When heated, the wax seeps out of the inside of the binder at the
time of binder melting, which allows orientation of the magnetic
powder to be improved.
[0047] The external additives include, for example, metal oxides
such as aluminum oxide, titanium oxide, strontium titanate, cesium
oxide, magnesium oxide, chromium oxide, tin oxide and zinc oxide,
nitrides such as silicon nitride, carbides such as silicon carbide,
metal salts such as calcium sulfate, barium sulfate and calcium
carbonate, fatty acid metal salts such as zinc stearate and calcium
stearate, carbon black, and silica. The particle diameter of the
external additive is in the range of 0.1 micrometer to 1.5
micrometers. The addition amount of the additive is 0. 01 part to
10 parts by weight (pts. wt.) and preferably 0.05 part to 5 parts
wt. with respect to 100 parts. wt. of toner particles. These
external additives may be used independently or in combination of
several of them. It is preferred for the external additives to be
used after hydrophobic treatment. The external additive enhances
fluidity of the binder and also is capable of increasing the
packing density of the mixed powder when magnetic particles are
mixed. The pigments include carbon black, phthalocyanine blue,
quinacridone, carmine and the like. In the magnet block, the
pigment serves as a marker to evaluate a mixing state and a
dispersing state of the magnetic powder and the binder, which is
effective in quality management.
[0048] The reinforcing member 3 will be explained next. When the
flexural strength of the reinforcing member 3 is low, it is
disadvantageous in view of its characteristics. It is important for
the reinforcing member 3 to have its flexural strength at least
higher than that of the magnet block 2. The materials for the
reinforcing member 3 include metal materials, polymer materials
(rubber, plastic) and magnet materials.
[0049] The metal materials include, for example, iron, stainless
steel, aluminum. There are magnetic and nonmagnetic materials, and
magnetic materials (materials with a high magnetic permeability)
are advantageous for enhancement of the magnetic characteristic of
the magnet block 2 without impairing its magnetic characteristic.
Moreover, when the magnetic characteristic of the magnet block 2 is
sufficient, nonmagnetic materials may also be used despite lowering
its magnetic characteristic.
[0050] The polymer materials include, for example, general plastics
such as PP, PE, PA, PC, PI, Teflon (trade mark), urethane, epoxy,
phenol EEA and EVA, and rubber materials such as EPDM, CR, BR, NBR,
silicone and epichlorohydrin. As the polymer material, plastic is
particularly preferred in view of flexural strength. In particular,
PA, PI, PC, epoxy, phenol and the like are desirable because of
their significantly high flexural strength. In some cases, a
reinforcing member 3 with mechanical strength enhanced further by
packing fillers such as glass fiber may be used.

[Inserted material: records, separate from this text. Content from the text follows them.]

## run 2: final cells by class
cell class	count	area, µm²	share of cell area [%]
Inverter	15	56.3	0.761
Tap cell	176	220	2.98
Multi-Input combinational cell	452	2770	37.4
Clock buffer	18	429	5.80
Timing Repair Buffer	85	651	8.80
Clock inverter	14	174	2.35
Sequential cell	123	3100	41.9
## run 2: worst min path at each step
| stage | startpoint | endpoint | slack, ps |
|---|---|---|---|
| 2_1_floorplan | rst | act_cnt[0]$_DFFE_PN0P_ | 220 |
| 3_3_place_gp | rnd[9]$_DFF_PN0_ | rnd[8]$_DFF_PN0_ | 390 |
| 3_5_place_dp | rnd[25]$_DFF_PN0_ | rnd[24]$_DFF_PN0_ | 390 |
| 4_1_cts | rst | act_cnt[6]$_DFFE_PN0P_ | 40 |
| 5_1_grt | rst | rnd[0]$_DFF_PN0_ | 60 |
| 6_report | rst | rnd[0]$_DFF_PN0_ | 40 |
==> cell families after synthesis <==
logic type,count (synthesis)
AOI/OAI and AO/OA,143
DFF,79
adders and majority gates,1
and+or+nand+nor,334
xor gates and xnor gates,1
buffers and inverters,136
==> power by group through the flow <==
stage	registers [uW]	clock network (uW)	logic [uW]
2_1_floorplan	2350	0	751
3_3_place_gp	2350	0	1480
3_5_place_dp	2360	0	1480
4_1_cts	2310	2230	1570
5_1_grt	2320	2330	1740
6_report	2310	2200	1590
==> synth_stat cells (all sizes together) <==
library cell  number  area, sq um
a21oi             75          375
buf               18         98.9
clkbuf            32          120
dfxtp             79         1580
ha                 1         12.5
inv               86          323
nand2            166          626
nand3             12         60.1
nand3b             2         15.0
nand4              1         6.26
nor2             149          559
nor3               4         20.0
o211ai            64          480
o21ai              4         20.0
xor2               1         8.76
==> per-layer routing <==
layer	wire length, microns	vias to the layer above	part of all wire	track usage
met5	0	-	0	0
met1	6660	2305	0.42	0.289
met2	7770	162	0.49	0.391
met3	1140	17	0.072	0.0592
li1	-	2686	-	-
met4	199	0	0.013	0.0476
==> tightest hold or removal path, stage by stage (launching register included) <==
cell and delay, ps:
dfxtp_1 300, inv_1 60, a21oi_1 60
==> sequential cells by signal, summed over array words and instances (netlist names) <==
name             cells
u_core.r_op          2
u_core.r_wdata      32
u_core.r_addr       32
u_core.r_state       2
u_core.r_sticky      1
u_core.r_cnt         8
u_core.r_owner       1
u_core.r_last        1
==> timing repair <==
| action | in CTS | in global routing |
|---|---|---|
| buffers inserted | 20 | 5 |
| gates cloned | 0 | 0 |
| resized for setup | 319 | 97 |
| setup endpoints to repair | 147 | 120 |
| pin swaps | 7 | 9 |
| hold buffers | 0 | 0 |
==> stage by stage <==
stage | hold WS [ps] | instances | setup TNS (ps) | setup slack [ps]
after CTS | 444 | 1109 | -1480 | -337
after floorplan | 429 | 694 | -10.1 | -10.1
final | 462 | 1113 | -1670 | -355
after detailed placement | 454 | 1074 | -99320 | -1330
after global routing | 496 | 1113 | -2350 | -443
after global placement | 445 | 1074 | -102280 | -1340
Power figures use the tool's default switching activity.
==> src/rtl/c2sif_arb_pkg.sv <==
// Shared types and constants for the c2sif round-robin arbiter.
package c2sif_arb_pkg;

  typedef enum logic [1:0] {
    IDLE   = 2'd0,
    DN_REQ = 2'd1,
    UP_ACK = 2'd2,
    DN_REL = 2'd3
  } arb_state_t;

  // Return value reported to the requester when the target never answers.
  localparam logic [63:0] C2SIF_RET_TIMEOUT = '1;
  localparam int unsigned C2SIF_FN_WRITE    = 0;

endpackage

==> src/rtl/c2sif_rr_pick.sv <==
// Combinational round-robin picker: first set bit of req searching upward from ptr, wrapping.
module c2sif_rr_pick #(
  parameter int unsigned N_REQ = 4
) (
  input  logic [N_REQ-1:0]         req,
  input  logic [$clog2(N_REQ)-1:0] ptr,
  output logic                     valid,
  output logic [$clog2(N_REQ)-1:0] idx
);

  localparam int unsigned PW = $clog2(N_REQ);

  // Walk the search order backwards so the candidate closest to ptr is written last.
  always_comb begin
    logic [PW-1:0] cand;
    cand  = '0;
    valid = 1'b0;
    idx   = '0;
    for (int k = N_REQ - 1; k >= 0; k--) begin
      cand = PW'((int'(ptr) + k) % N_REQ);
      if (req[cand]) begin
        valid = 1'b1;
        idx   = cand;
      end
    end
  end

endmodule

==> src/rtl/c2sif_arb.sv <==
// Shares one downstream c2sif target between N_REQ requesters, round-robin, one
// complete four-phase transaction at a time, with a watchdog on the downstream ack.
module c2sif_arb
  import c2sif_arb_pkg::*;
#(
  parameter int unsigned N_REQ   = 4,
  parameter int unsigned IDW     = 8,
  parameter int unsigned FNW     = 4,
  parameter int unsigned DW      = 32,
  parameter int unsigned TIMEOUT = 255
) (
  input  logic                     clk,
  input  logic                     rst,
  input  logic [N_REQ-1:0]         up_req,
  input  logic [N_REQ*IDW-1:0]     up_id,
  input  logic [N_REQ*FNW-1:0]     up_fn,
  input  logic [N_REQ*DW-1:0]      up_data,
  output logic [N_REQ-1:0]         up_ack,
  output logic [DW-1:0]            up_ret,
  output logic                     dn_req,
  output logic [IDW-1:0]           dn_id,
  output logic [FNW-1:0]           dn_fn,
  output logic [DW-1:0]            dn_data,
  input  logic                     dn_ack,
  input  logic [DW-1:0]            dn_ret,
  output logic                     busy,
  output logic [$clog2(N_REQ)-1:0] grant,
  output logic                     timeout_err
);

  localparam int unsigned PW = $clog2(N_REQ);
  localparam int unsigned CW = 16;

  arb_state_t    state;
  logic [PW-1:0] rr_ptr;
  logic [PW-1:0] pick_idx;
  logic          pick_valid;
  logic [CW-1:0] wd_cnt;

  c2sif_rr_pick #(
    .N_REQ (N_REQ)
  ) u_pick (
    .req   (up_req),
    .ptr   (rr_ptr),
    .valid (pick_valid),
    .idx   (pick_idx)
  );

  always_ff @(posedge clk or posedge rst) begin
    if (rst) begin
      state       <= IDLE;
      rr_ptr      <= '0;
      grant       <= '0;
      wd_cnt      <= '0;
      up_ack      <= '0;
      up_ret      <= '0;
      dn_req      <= 1'b0;
      dn_id       <= '0;
      dn_fn       <= '0;
      dn_data     <= '0;
      busy        <= 1'b0;
      timeout_err <= 1'b0;
    end else begin
      timeout_err <= 1'b0;
      case (state)
        IDLE: begin
          if (pick_valid) begin
            grant   <= pick_idx;
            dn_id   <= up_id[pick_idx*IDW +: IDW];
            dn_fn   <= up_fn[pick_idx*FNW +: FNW];
            dn_data <= up_data[pick_idx*DW +: DW];
            dn_req  <= 1'b1;
            busy    <= 1'b1;
            wd_cnt  <= '0;
            state   <= DN_REQ;
          end
        end
        DN_REQ: begin
          // A real ack in the last watchdog cycle still wins over the timeout.
          if (dn_ack) begin
            up_ret <= dn_ret;
            up_ack <= N_REQ'(1) << grant;
            state  <= UP_ACK;
          end else if (wd_cnt == CW'(TIMEOUT - 1)) begin
            up_ret      <= DW'(C2SIF_RET_TIMEOUT);
            up_ack      <= N_REQ'(1) << grant;
            timeout_err <= 1'b1;
            dn_req      <= 1'b0;
            state       <= UP_ACK;
          end else begin
            wd_cnt <= wd_cnt + CW'(1);
          end
        end
        UP_ACK: begin
          if (!up_req[grant]) begin
            up_ack <= '0;
            dn_req <= 1'b0;
            state  <= DN_REL;
          end
        end
        DN_REL: begin
          // Also swallows a late ack that shows up after a timeout.
          if (!dn_ack) begin
            rr_ptr <= (grant == PW'(N_REQ - 1)) ? '0 : grant + PW'(1);
            busy   <= 1'b0;
            state  <= IDLE;
          end
        end
        default: state <= IDLE;
      endcase
    end
  end

endmodule
==> src/rtl/mem_if_pkg.sv <==
// Shared types and constants for the single-port memory slave interface and its initiator.
package mem_if_pkg;

  localparam int DEF_WIDTH   = 8;
  localparam int DEF_DEPTH   = 256;
  localparam int DEF_MAX_LEN = 16;
  localparam int DEF_TIMEOUT = 15;

  // mem_wr_rd encoding
  localparam logic WR = 1'b1;
  localparam logic RD = 1'b0;

  typedef enum logic [2:0] {
    IDLE,
    FETCH,
    ISSUE,
    WAIT,
    PUSH,
    NEXT,
    DONE
  } state_t;

endpackage

==> src/rtl/mem_init_timer.sv <==
// Loadable down-counter for the mem_ready wait window; expired is high while the count is zero.
// No flow control of its own: clr beats load, load beats en, and the count stops at zero.
module mem_init_timer #(
  parameter int CW = 4
) (
  input  logic          clk,
  input  logic          res,
  input  logic          clr,
  input  logic          load,
  input  logic [CW-1:0] load_val,
  input  logic          en,
  output logic          expired
);

  logic [CW-1:0] count;

  always_ff @(posedge clk or posedge res) begin
    if (res) begin
      count <= '0;
    end else if (clr) begin
      count <= '0;
    end else if (load) begin
      count <= load_val;
    end else if (en && (count != '0)) begin
      count <= count - 1'b1;
    end
  end

  assign expired = (count == '0);

endmodule

==> src/rtl/mem_initiator.sv <==
// Burst master for the single-port memory slave: one access per beat, aborts after TIMEOUT wait cycles.
// Write data and read data use valid/ready handshakes; the optional counters are built with MEM_INIT_STATS_EN.
module mem_initiator
  import mem_if_pkg::*;
#(
  parameter int WIDTH      = DEF_WIDTH,
  parameter int DEPTH      = DEF_DEPTH,
  parameter int ADDR_WIDTH = $clog2(DEPTH),
  parameter int MAX_LEN    = DEF_MAX_LEN,
  parameter int LEN_WIDTH  = $clog2(MAX_LEN),
  parameter int TIMEOUT    = DEF_TIMEOUT
) (
  input  logic                  clk,
  input  logic                  res,
  input  logic                  cmd_valid,
  output logic                  cmd_ready,
  input  logic                  cmd_wr,
  input  logic [ADDR_WIDTH-1:0] cmd_addr,
  input  logic [LEN_WIDTH-1:0]  cmd_len,
  input  logic                  wr_valid,
  input  logic [WIDTH-1:0]      wr_data,
  output logic                  wr_ready,
  output logic                  rd_valid,
  output logic [WIDTH-1:0]      rd_data,
  input  logic                  rd_ready,
  output logic                  mem_valid,
  output logic                  mem_wr_rd,
  output logic [ADDR_WIDTH-1:0] mem_addr,
  output logic [WIDTH-1:0]      mem_wdata,
  input  logic [WIDTH-1:0]      mem_rdata,
  input  logic                  mem_ready,
  output logic                  busy,
  output logic                  done,
  output logic                  err
`ifdef MEM_INIT_STATS_EN
  ,
  output logic [31:0]           stat_beats,
  output logic [15:0]           stat_errs
`endif
);

  localparam int TCW = (TIMEOUT < 2) ? 1 : $clog2(TIMEOUT);

  state_t                state;
  logic [LEN_WIDTH-1:0]  beats_left;
  logic [ADDR_WIDTH-1:0] addr_inc;
  logic                  tmr_expired;

  assign addr_inc = (mem_addr == ADDR_WIDTH'(DEPTH - 1)) ? '0 : mem_addr + 1'b1;

  // Loaded while ISSUE is on the bus so the first WAIT cycle sees TIMEOUT-1;
  // expiry on the last allowed WAIT cycle still gives mem_ready priority.
  mem_init_timer #(.CW(TCW)) u_timer (
    .clk      (clk),
    .res      (res),
    .clr      (state == IDLE),
    .load     (state == ISSUE),
    .load_val (TCW'(TIMEOUT - 1)),
    .en       (state == WAIT),
    .expired  (tmr_expired)
  );

  always_ff @(posedge clk or posedge res) begin
    if (res) begin
      state      <= IDLE;
      beats_left <= '0;
      cmd_ready  <= 1'b0;
      wr_ready   <= 1'b0;
      rd_valid   <= 1'b0;
      rd_data    <= '0;
      mem_valid  <= 1'b0;
      mem_wr_rd  <= 1'b0;
      mem_addr   <= '0;
      mem_wdata  <= '0;
      busy       <= 1'b0;
      done       <= 1'b0;
      err        <= 1'b0;
    end else begin
      // Pulsed outputs: the slave repeats its access for as long as mem_valid stays high.
      done      <= 1'b0;
      err       <= 1'b0;
      mem_valid <= 1'b0;
      unique case (state)
        IDLE: begin
          cmd_ready <= 1'b1;
          if (cmd_valid && cmd_ready) begin
            cmd_ready  <= 1'b0;
            busy       <= 1'b1;
            mem_wr_rd  <= cmd_wr ? WR : RD;
            mem_addr   <= cmd_addr;
            beats_left <= cmd_len;
            if (cmd_wr) begin
              wr_ready <= 1'b1;
              state    <= FETCH;
            end else begin
              mem_valid <= 1'b1;
              state     <= ISSUE;
            end
          end
        end
        FETCH: begin
          if (wr_valid) begin
            mem_wdata <= wr_data;
            wr_ready  <= 1'b0;
            mem_valid <= 1'b1;
            state     <= ISSUE;
          end
        end
        ISSUE: begin
          state <= WAIT;
        end
        WAIT: begin
          if (mem_ready) begin
            if (mem_wr_rd == RD) begin
              rd_data  <= mem_rdata;
              rd_valid <= 1'b1;
              state    <= PUSH;
            end else begin
              state <= NEXT;
            end
          end else if (tmr_expired) begin
            done  <= 1'b1;
            err   <= 1'b1;
            busy  <= 1'b0;
            state <= DONE;
          end
        end
        PUSH: begin
          if (rd_ready) begin
            rd_valid <= 1'b0;
            state    <= NEXT;
          end
        end
        NEXT: begin
          if (beats_left == '0) begin
            done  <= 1'b1;
            busy  <= 1'b0;
            state <= DONE;
          end else begin
            beats_left <= beats_left - 1'b1;
            mem_addr   <= addr_inc;
            if (mem_wr_rd == WR) begin
              wr_ready <= 1'b1;
              state    <= FETCH;
            end else begin
              mem_valid <= 1'b1;
              state     <= ISSUE;
            end
          end
        end
        DONE: begin
          cmd_ready <= 1'b1;
          state     <= IDLE;
        end
        default: begin
          state <= IDLE;
        end
      endcase
    end
  end

`ifdef MEM_INIT_STATS_EN
  always_ff @(posedge clk or posedge res) begin
    if (res) begin
      stat_beats <= '0;
      stat_errs  <= '0;
    end else if (state == WAIT) begin
      if (mem_ready && (stat_beats != '1)) begin
        stat_beats <= stat_beats + 1'b1;
      end
      if (!mem_ready && tmr_expired && (stat_errs != '1)) begin
        stat_errs <= stat_errs + 1'b1;
      end
    end
  end
`endif

endmodule

==> config.mk <==
export PLATFORM = sky130hd
export DESIGN_NAME = mem_initiator
export DESIGN_NICKNAME = d
export VERILOG_FILES = /design/src/rtl/mem_if_pkg.sv /design/src/rtl/mem_init_timer.sv /design/src/rtl/mem_initiator.sv
export SDC_FILE = /design/constraint.sdc
export NUM_CORES = 1
export LEC_CHECK = 0
export BUFFER_PORTS_ARGS = -buffer_cell sky130_fd_sc_hd__clkbuf_2
export CORE_MARGIN = 1.5
export CORE_UTILIZATION = 51
export DETAILED_ROUTE_END_ITERATION = 8
export PLACE_DENSITY_LB_ADDON = 0.12
export SLEW_MARGIN = 20
export SYNTH_ARGS = -nofsm -noshare
export SYNTH_HDL_FRONTEND = slang
export SYNTH_SLANG_ARGS = --single-unit
==> constraint.sdc <==
create_clock -name clk -period 1.85 [get_ports clk]
set_input_delay 0.2775 -clock clk [delete_from_list [all_inputs] [get_ports clk]]
set_output_delay 0.2775 -clock clk [all_outputs]
set_load 0.02 [all_outputs]
`config.mk`:
```
export PLATFORM = sky130hd
export DESIGN_NAME = pipe_addsub_flat
export DESIGN_NICKNAME = d
export VERILOG_FILES = /design/src/rtl/pipe_addsub_if.sv /design/src/rtl/pipe_addsub.sv /design/src/flat_wrapper.sv
export SDC_FILE = /design/constraint.sdc
export NUM_CORES = 1
export LEC_CHECK = 0
export CAP_MARGIN = 20
export CORE_ASPECT_RATIO = 1.4
export CORE_UTILIZATION = 56
export DETAILED_ROUTE_END_ITERATION = 12
export PLACE_DENSITY = 0.91
export SYNTH_ARGS = -nofsm -noshare
export SYNTH_HDL_FRONTEND = slang
export SYNTH_SLANG_ARGS = --single-unit
export TNS_END_PERCENT = 50
```
`constraint.sdc`:
```
create_clock -name clk -period 2.6 [get_ports clk]
set_input_delay 0.78 -clock clk [delete_from_list [all_inputs] [get_ports clk]]
set_output_delay 0.78 -clock clk [all_outputs]
set_load 0.1 [all_outputs]
```
<file path="config.mk">
export PLATFORM = sky130hd
export DESIGN_NAME = seq_scan_ctrl
export DESIGN_NICKNAME = d
export VERILOG_FILES = /design/src/rtl/seq_scan_ctrl.sv
export SDC_FILE = /design/constraint.sdc
export NUM_CORES = 1
export LEC_CHECK = 0
export CAP_MARGIN = 10
export CORE_UTILIZATION = 44
export CTS_CLUSTER_SIZE = 20
export DETAILED_ROUTE_END_ITERATION = 16
export PLACE_DENSITY = 0.72
export SYNTH_ARGS = -nofsm -noshare
export SYNTH_HDL_FRONTEND = slang
export SYNTH_SLANG_ARGS = --single-unit
</file>
<file path="constraint.sdc">
create_clock -name clk -period 1.7 [get_ports clk]
set_clock_uncertainty 0.2 [all_clocks]
set_input_delay 0.51 -clock clk [delete_from_list [all_inputs] [get_ports clk]]
set_output_delay 0.51 -clock clk [all_outputs]
set_load 0.01 [all_outputs]
</file>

In this case, the
reinforcing member 3 is made thinner, which leads no loss of the
volume of the magnet block 2, and thus, results in no loss of high
magnetic force.
[0051] The magnet materials include ferrite sintered magnetic
powder, plastic magnet and rubber magnet. In this case, the
magnetic characteristic of the magnet material may be low; however,
the magnet material is necessary to have strength higher than that
of the magnet block 2. The material for the binder should be
selected in consideration of its strength. When the magnet material
is used as a reinforcing member, the following effects can be
obtained.
[0052] When the reinforcing member 3 is arranged in a direction
that is orthogonal to the magnetization direction of the magnet
block 2, the magnetic characteristic of the long magnet 1 can be
represented as: magnetic characteristic of long magnet=(magnetic
characteristic of magnet block)+(magnetic characteristic of
reinforcing member)
[0053] From the above equation, the magnetic characteristic of the
long magnet 1 with the reinforcing member 3 and magnet block 2 both
magnetized is higher than that of the long magnet 1 having only the
magnet block. As the magnetic powder to be added, ferrite-type (Sr
ferrite or Ba ferrite) materials or rare earth-type (Nd-type,
Sm-type) materials that are generally used can be used, but adding
a rare earth-type material is desirable because the magnetic
characteristic is enhanced. Both isotropic and anisotropic rare
earth magnetic powder can be used. It is effective to use
anisotropic magnetic powder to obtain a higher magnetic
characteristic for a magnet block formed by compression molding
because the anisotropic magnetic powder has a higher magnetic
characteristic.
[0054] To maintain strength, it is more effective to use a metal
material for the reinforcing member 3 than to use a plastic
material because the metal material has a flexural strength higher
than that of the plastic material. Further, when a magnetic
material is used and arranged perpendicularly to the magnetization
direction of the magnet block as well as on the back surface of the
magnet face to be used, the magnetic characteristic of the whole
long magnet is enhanced. When a nonmagnetic material is used, there
is no effect on the magnetic characteristic due to the arrangement
position of the reinforcing member.
[0055] Further, the reinforcing member 3 can be composed of equal
to or more than two kinds of materials. As long as reinforcement
effect can be obtained for the reinforcing member 3, an optimal
combination may be selected from, for example, a combination of
magnetic metal and magnet material or magnetic material and
nonmagnetic material based on the good balance between
reinforcement effect and magnetic characteristic. In this case, it
may be acceptable to laminate different materials, incorporate them
inside, or further provide the reinforcing member with an anchor or
the like made of a material with a different property and then
engage it into the magnet block 2.
[0056] The reinforcing member 3 can have different shapes and can
be arranged at different places in or on the magnet block 2. The
reinforcing member 3 may be made to cover the magnet block 2 from
all the sides, which allows the strength to be increased. On the
other hand, the reinforcing member 3 may be arranged on only some
of the sides of the magnet block 2. It is preferable that the
reinforcing member 3 is flexible. The reinforcing member 3 may be
made flexible by adding thin metal materials or polymer materials.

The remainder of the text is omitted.